A longitudinal footprint of genetic epilepsies using automated electronic medical record interpretation

PURPOSE: Childhood epilepsies have a strong genetic contribution, but the disease trajectory for many genetic etiologies remains unknown. Electronic medical record (EMR) data potentially allow for the analysis of longitudinal clinical information but this has not yet been explored. METHODS: We analyzed provider-entered neurological diagnoses made at 62,104 patient encounters from 658 individuals with known or presumed genetic epilepsies. To harmonize clinical terminology, we mapped clinical descriptors to Human Phenotype Ontology (HPO) terms and inferred higher-level phenotypic concepts.

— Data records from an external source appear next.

Context: an optimization exercise on an open-source flow, tuned for small area, a short achievable clock period and few clock cycles. The choices shown serve that exercise and are no tape-out recipe.
Only simulation tests tie the RTL to the original design; equivalence was not proved.
No activity file was given, so power comes from the tool's default toggle rates.

**flow/design.v**
```verilog
module hpd_decoder (
    input  wire        clk,
    input  wire        rst,
    input  wire        tbl_we,
    input  wire [4:0]  tbl_addr,
    input  wire [15:0] tbl_code,
    input  wire [4:0]  tbl_len,
    input  wire [7:0]  tbl_op,
    input  wire        start,
    input  wire [15:0] total_bits,
    input  wire [4:0]  est_bits,
    input  wire [13:0] bail_terms,
    input  wire [13:0] bail_ops,
    output wire        idle,
    output reg         done,
    input  wire        in_valid,
    input  wire [7:0]  in_data,
    output wire        in_ready,
    output reg         op_valid,
    output wire [7:0]  op_data,
    input  wire        op_ready
);
    localparam NCODES = 32;
    reg [16:0] t_v  [0:NCODES-1];
    reg [7:0]  t_op [0:NCODES-1];
    reg run;
    assign idle = !run;
    wire        w_ok = (tbl_len != 5'd0) && (tbl_len <= 5'd16) &&
                       ((tbl_code >> tbl_len) == 16'd0);
    wire [16:0] w_sh = {tbl_code, 1'b1} << (5'd16 - tbl_len);
    wire [16:0] w_v  = w_ok ? w_sh : 17'd0;
    always @(posedge clk) begin
        if (tbl_we && idle) begin
            t_v[tbl_addr]  <= w_v;
            t_op[tbl_addr] <= tbl_op;
        end
    end
    reg [31:0] bb;           
    reg [5:0]  bcnt;         
    reg [15:0] mk;           
    reg        slow;         
    wire [15:0] win = bb[31:16];
    wire [15:0] w1  = win & mk;
    wire [15:0] w0  = ~win & mk;
    wire [NCODES-1:0] match;
    wire [15:0]       emask [0:NCODES-1];
    genvar gi, gb;
    generate
        for (gi = 0; gi < NCODES; gi = gi + 1) begin : g_ent
            wire [16:0] v = t_v[gi];
            wire [15:0] m;
            assign m[0] = v[0];
            for (gb = 1; gb < 16; gb = gb + 1) begin : g_pfx
                assign m[gb] = m[gb-1] | v[gb];
            end
            wire [15:0] ok = ~m | (v[16:1] & w1) | (~v[16:1] & w0);
            assign match[gi] = m[15] & (&ok);
            assign emask[gi] = m;
        end
    endgenerate
    reg [15:0] mmin;
    integer i;
    always @(*) begin
        mmin = 16'hFFFF;
        for (i = 0; i < NCODES; i = i + 1)
            mmin = mmin & (emask[i] | {16{~match[i]}});
    end
    wire [7:0] lv_op  [0:62];
    wire       lv_any [0:62];
    wire       lv_two [0:62];
    generate
        for (gi = 0; gi < NCODES; gi = gi + 1) begin : g_leaf
            assign lv_op[31 + gi]  = t_op[gi];
            assign lv_any[31 + gi] = match[gi];
            assign lv_two[31 + gi] = 1'b0;
        end
        for (gi = 30; gi >= 0; gi = gi - 1) begin : g_node
            wire a0 = lv_any[2*gi+1];
            wire a1 = lv_any[2*gi+2];
            assign lv_any[gi] = a0 | a1;
            assign lv_two[gi] = lv_two[2*gi+1] | lv_two[2*gi+2] | (a0 & a1);
            assign lv_op[gi]  = a0 ? lv_op[2*gi+1] : lv_op[2*gi+2];
        end
    endgenerate
    wire       any_m    = lv_any[0];
    wire       conflict = lv_two[0];
    wire [7:0] dec_op   = any_m ? lv_op[0] : 8'hFF;
    wire       dec_ff   = &dec_op;
    reg [16:0] rem;          
    reg [4:0]  p_est;
    reg [13:0] nops;
    reg [13:0] tleft;        
    reg [13:0] oleft;        
    reg        opass;        
    reg        stop;         
    reg [7:0]  op_reg;
    assign op_data = op_reg;
    wire out_free = !op_valid || op_ready;
    wire can_dec  = run && !stop && (bcnt >= 6'd16) && out_free;
    wire fire     = can_dec && (slow || !conflict);
    wire to_slow  = can_dec && !slow && conflict;
    assign in_ready = run && (bcnt <= 6'd24);
    wire take = in_ready && in_valid;
    wire [16:0] oh;
    assign oh[0] = !fire;
    generate
        for (gi = 1; gi < 16; gi = gi + 1) begin : g_oh
            assign oh[gi] = fire && mmin[16-gi] && !mmin[15-gi];
        end
    endgenerate
    assign oh[16] = fire && mmin[0];
    reg [4:0] sh;
    integer k;
    always @(*) begin
        sh = 5'd0;
        for (k = 1; k < 17; k = k + 1)
            if (oh[k]) sh = sh | k[4:0];
    end
    wire [31:0] bfill  = take ? (bb | ({in_data, 24'd0} >> bcnt)) : bb;
    reg  [31:0] bnext;
    integer j;
    always @(*) begin
        bnext = 32'd0;
        for (k = 0; k < 17; k = k + 1)
            for (j = 0; j < 32; j = j + 1)
                if (j >= k) bnext[j] = bnext[j] | (oh[k] & bfill[j-k]);
    end
    wire [5:0]  cnext = bcnt + (take ? 6'd8 : 6'd0) - {1'b0, sh};
    wire [16:0] rem_n   = rem - {12'd0, p_est};
    wire        bud_end = rem_n[16] || (rem_n == 17'd0);
    wire [13:0] nops_n  = nops + 14'd1;
    wire        t_zero  = (tleft == 14'd0);
    wire        t_one   = (tleft == 14'd1);
    wire        opass_n = opass || (oleft == 14'd0);
    wire        bail_n  = opass_n && (t_zero || (t_one && dec_ff));
    always @(posedge clk) begin
        if (rst) begin
            run      <= 1'b0;
            done     <= 1'b0;
            op_valid <= 1'b0;
            slow     <= 1'b0;
            mk       <= 16'hFFFF;
        end else begin
            done <= 1'b0;
            if (op_valid && op_ready) op_valid <= 1'b0;
            if (!run) begin
                if (start) begin
                    run   <= 1'b1;
                    slow  <= 1'b0;
                    mk    <= 16'hFFFF;
                end
            end else begin
                if (fire) begin
                    op_valid <= 1'b1;
                    slow     <= 1'b0;
                    mk       <= 16'hFFFF;
                end else if (to_slow) begin
                    slow     <= 1'b1;
                    mk       <= mmin;
                end
                if (stop && !op_valid) begin
                    run  <= 1'b0;
                    done <= 1'b1;
                end else if (stop && op_valid && op_ready) begin
                    run  <= 1'b0;
                    done <= 1'b1;
                end
            end
        end
    end
    always @(posedge clk) begin
        if (!run) begin
            if (start) begin
                rem   <= {1'b0, total_bits};
                p_est <= est_bits;
                nops  <= 14'd0;
                tleft <= bail_terms;
                oleft <= bail_ops;
                opass <= 1'b0;
                stop  <= (total_bits == 16'd0);
                bb    <= 32'd0;
                bcnt  <= 6'd0;
            end
        end else begin
            bb   <= bnext;
            bcnt <= cnext;
            if (fire) begin
                op_reg <= dec_op;
                rem    <= rem_n;
                nops   <= nops_n;
                if (dec_ff && !t_zero) tleft <= tleft - 14'd1;
                if (oleft != 14'd0) oleft <= oleft - 14'd1;
                opass  <= opass_n;
                stop   <= bud_end || nops_n[13] || bail_n;
            end
        end
    end
endmodule
```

We then binned the resulting 286,085 HPO terms to 100 3-month time intervals and assessed gene–phenotype associations at each interval. RESULTS: We analyzed a median follow-up of 6.9 years per patient and a cumulative 3251 patient years. Correcting for multiple testing, we identified significant associations between “Status epilepticus” with SCN1A at 1.0 years, “Severe intellectual disability” with PURA at 9.75 years, and “Infantile spasms” and “Epileptic spasms” with STXBP1 at 0.5 years. The identified associations reflect known clinical features of these conditions, and manual chart review excluded provider bias. CONCLUSION: Some aspects of the longitudinal disease histories can be reconstructed through EMR data and reveal significant gene–phenotype associations, even within closely related conditions. Gene-specific EMR footprints may enable outcome studies and clinical decision support.